Exercise instructions:
Go through the entries one line at a time, and gather every line that has the word "achievable".

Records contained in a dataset
------------------------------------------------------------
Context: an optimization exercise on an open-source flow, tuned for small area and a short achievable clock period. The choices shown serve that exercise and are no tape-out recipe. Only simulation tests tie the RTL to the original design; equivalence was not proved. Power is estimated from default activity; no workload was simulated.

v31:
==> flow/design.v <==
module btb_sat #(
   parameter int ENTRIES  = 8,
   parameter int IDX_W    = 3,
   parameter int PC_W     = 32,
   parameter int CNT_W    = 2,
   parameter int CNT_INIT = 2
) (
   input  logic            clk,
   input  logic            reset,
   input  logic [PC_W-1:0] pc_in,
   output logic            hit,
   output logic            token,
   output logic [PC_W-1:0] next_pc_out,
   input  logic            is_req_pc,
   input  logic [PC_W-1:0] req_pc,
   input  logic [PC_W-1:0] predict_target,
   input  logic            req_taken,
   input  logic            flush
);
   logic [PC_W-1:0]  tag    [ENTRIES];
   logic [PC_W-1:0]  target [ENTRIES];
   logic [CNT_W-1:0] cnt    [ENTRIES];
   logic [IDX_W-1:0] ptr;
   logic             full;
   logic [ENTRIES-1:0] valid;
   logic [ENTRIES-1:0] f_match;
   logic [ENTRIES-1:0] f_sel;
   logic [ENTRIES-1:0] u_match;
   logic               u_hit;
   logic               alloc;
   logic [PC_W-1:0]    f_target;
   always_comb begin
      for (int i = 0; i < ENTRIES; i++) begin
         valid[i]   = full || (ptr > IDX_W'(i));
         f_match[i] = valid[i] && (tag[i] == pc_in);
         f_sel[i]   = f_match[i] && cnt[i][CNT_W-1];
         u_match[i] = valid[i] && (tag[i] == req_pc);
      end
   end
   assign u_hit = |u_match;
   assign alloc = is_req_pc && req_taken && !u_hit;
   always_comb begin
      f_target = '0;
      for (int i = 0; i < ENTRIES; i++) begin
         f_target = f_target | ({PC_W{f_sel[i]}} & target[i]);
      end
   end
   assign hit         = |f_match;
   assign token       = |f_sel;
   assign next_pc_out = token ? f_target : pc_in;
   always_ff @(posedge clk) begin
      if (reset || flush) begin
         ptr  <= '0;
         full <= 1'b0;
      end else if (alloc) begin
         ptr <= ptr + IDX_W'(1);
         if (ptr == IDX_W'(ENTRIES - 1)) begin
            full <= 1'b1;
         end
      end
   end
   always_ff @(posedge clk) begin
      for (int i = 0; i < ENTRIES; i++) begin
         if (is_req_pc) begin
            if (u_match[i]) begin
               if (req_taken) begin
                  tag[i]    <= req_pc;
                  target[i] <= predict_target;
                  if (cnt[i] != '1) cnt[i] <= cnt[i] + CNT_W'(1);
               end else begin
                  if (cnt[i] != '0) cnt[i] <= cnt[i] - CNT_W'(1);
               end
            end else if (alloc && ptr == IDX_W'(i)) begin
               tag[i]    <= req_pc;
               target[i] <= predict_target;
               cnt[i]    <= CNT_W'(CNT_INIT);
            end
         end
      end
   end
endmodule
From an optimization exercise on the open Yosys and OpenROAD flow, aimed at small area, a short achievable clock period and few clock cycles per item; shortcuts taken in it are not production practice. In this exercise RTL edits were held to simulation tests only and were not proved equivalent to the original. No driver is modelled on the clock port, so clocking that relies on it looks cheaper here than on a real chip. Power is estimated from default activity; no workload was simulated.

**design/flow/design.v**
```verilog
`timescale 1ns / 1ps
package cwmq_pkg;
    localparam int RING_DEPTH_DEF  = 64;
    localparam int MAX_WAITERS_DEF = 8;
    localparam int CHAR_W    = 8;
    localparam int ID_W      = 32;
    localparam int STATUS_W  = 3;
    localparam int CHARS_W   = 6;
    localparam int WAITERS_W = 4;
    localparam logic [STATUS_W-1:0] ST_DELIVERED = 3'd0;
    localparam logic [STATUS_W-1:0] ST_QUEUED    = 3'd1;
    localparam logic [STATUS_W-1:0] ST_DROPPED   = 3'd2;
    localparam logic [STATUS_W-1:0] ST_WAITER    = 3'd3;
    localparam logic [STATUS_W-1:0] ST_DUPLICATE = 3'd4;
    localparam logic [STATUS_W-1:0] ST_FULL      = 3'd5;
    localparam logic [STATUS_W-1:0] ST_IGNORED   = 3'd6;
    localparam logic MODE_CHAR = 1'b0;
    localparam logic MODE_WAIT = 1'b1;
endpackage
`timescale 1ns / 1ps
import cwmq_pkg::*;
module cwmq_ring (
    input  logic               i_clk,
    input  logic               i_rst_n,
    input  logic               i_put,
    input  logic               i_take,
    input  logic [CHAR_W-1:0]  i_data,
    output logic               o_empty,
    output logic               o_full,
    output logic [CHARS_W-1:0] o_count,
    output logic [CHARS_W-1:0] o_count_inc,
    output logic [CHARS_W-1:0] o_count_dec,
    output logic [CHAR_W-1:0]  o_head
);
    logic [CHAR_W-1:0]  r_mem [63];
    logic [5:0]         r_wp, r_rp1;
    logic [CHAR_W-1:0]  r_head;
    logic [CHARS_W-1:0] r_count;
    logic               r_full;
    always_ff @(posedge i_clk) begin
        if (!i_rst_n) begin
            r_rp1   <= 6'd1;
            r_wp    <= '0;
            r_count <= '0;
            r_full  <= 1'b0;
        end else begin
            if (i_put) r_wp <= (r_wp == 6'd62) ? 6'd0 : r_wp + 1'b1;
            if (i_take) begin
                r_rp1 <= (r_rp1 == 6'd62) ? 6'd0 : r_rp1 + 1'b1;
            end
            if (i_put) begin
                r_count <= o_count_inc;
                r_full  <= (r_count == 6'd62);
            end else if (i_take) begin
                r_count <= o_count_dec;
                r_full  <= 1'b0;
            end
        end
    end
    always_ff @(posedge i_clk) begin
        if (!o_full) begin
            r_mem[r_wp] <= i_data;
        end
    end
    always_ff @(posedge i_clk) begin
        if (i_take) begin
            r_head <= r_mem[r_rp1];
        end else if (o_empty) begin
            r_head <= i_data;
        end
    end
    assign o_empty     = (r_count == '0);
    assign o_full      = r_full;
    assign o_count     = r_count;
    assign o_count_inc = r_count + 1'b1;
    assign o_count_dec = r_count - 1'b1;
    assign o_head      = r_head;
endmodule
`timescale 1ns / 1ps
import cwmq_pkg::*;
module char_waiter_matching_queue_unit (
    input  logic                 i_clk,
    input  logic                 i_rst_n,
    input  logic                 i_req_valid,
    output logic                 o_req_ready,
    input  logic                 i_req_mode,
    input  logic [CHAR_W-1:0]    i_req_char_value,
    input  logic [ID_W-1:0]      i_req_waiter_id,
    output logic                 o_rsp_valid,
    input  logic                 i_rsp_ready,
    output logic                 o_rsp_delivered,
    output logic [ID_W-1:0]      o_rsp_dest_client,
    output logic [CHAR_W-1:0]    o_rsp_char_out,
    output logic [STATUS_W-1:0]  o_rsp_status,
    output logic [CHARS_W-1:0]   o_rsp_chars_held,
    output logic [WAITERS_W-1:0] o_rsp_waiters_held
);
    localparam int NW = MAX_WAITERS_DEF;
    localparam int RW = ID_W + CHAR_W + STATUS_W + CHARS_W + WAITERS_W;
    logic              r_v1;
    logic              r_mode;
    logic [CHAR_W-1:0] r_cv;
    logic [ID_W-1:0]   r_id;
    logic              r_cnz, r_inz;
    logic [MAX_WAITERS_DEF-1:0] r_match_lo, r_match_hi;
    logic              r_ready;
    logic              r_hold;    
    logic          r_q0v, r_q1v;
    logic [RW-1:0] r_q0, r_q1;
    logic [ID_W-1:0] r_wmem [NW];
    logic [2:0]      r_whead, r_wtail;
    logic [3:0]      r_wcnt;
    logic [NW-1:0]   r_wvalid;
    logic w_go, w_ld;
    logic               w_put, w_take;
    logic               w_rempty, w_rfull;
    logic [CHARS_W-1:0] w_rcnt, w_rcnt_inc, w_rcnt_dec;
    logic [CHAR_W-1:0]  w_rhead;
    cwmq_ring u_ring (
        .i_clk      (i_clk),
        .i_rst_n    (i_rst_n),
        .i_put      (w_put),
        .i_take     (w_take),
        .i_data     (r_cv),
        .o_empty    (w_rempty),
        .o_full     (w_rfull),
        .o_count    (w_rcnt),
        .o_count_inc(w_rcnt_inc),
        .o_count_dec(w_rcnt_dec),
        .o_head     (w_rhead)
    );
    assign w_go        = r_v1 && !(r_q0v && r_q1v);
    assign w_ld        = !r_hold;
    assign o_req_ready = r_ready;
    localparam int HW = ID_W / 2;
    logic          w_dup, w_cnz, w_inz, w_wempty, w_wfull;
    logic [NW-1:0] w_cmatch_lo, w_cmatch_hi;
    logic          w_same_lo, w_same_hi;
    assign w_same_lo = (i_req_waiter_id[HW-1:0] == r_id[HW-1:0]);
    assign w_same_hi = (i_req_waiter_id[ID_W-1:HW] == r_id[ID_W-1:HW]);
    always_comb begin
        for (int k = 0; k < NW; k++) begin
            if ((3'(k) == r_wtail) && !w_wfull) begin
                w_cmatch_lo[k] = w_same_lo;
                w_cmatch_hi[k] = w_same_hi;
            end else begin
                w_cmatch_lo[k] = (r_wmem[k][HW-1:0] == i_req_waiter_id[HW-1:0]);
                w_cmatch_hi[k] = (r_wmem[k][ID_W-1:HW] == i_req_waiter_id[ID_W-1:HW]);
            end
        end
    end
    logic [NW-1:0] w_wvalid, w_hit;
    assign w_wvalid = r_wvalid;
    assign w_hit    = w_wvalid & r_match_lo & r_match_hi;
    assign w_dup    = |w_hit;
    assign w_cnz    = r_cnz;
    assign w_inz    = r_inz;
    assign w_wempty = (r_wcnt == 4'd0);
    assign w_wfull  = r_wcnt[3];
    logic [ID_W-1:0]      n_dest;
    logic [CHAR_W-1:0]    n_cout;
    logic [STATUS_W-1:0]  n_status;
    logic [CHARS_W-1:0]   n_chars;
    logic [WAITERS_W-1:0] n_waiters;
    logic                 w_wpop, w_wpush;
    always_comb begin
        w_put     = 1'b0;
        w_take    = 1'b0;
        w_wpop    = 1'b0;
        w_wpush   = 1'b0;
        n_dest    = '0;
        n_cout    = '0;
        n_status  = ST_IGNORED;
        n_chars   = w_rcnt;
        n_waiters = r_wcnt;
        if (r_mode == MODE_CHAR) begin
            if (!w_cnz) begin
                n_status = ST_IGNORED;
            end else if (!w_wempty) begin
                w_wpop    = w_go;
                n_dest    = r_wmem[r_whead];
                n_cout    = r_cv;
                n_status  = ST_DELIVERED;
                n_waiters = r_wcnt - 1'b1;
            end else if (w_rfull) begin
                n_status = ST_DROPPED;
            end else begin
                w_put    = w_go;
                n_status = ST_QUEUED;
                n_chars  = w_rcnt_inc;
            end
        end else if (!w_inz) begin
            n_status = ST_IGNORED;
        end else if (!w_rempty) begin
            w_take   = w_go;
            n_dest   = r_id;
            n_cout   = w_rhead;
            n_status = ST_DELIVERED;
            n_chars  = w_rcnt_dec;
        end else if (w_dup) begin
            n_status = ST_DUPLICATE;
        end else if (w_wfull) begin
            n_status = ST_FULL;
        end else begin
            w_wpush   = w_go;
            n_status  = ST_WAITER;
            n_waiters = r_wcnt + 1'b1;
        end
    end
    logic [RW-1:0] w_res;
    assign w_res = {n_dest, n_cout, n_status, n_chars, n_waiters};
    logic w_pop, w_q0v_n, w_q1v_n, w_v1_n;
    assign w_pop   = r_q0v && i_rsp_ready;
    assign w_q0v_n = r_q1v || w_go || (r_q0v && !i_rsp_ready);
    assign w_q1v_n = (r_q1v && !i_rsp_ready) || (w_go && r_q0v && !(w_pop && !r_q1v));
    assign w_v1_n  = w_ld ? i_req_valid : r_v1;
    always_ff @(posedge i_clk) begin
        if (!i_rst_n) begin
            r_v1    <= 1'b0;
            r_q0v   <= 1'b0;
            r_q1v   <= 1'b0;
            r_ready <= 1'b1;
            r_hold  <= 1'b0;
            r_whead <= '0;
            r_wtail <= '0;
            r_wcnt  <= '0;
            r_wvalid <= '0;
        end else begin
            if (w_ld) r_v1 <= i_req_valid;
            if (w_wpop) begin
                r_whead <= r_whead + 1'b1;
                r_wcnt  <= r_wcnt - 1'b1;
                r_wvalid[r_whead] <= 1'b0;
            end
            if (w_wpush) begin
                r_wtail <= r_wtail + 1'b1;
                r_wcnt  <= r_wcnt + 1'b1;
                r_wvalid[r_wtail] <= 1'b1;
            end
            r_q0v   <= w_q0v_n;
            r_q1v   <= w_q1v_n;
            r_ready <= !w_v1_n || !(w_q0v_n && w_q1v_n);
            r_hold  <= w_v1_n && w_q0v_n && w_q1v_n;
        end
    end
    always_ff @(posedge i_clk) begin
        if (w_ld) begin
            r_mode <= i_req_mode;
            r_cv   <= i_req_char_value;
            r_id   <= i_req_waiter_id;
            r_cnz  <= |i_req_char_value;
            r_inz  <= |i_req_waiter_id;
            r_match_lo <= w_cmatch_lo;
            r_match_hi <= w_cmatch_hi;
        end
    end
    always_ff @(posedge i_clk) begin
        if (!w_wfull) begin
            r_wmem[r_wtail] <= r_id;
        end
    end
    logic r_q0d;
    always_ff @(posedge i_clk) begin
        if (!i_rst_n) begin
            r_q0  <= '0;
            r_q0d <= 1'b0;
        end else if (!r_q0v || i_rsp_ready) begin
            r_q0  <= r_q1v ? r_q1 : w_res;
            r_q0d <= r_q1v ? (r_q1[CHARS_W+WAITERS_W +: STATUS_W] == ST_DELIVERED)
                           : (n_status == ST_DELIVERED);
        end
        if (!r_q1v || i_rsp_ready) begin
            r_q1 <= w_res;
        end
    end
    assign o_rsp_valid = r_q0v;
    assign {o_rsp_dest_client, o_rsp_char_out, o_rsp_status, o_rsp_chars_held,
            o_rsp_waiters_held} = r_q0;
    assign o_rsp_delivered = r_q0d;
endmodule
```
------------------------------------------------------------
Response for this exercise:
Context: an optimization exercise on an open-source flow, tuned for small area and a short achievable clock period. The choices shown serve that exercise and are no tape-out recipe. Only simulation tests tie the RTL to the original design; equivalence was not proved. Power is estimated from default activity; no workload was simulated.
From an optimization exercise on the open Yosys and OpenROAD flow, aimed at small area, a short achievable clock period and few clock cycles per item; shortcuts taken in it are not production practice. In this exercise RTL edits were held to simulation tests only and were not proved equivalent to the original. No driver is modelled on the clock port, so clocking that relies on it looks cheaper here than on a real chip. Power is estimated from default activity; no workload was simulated.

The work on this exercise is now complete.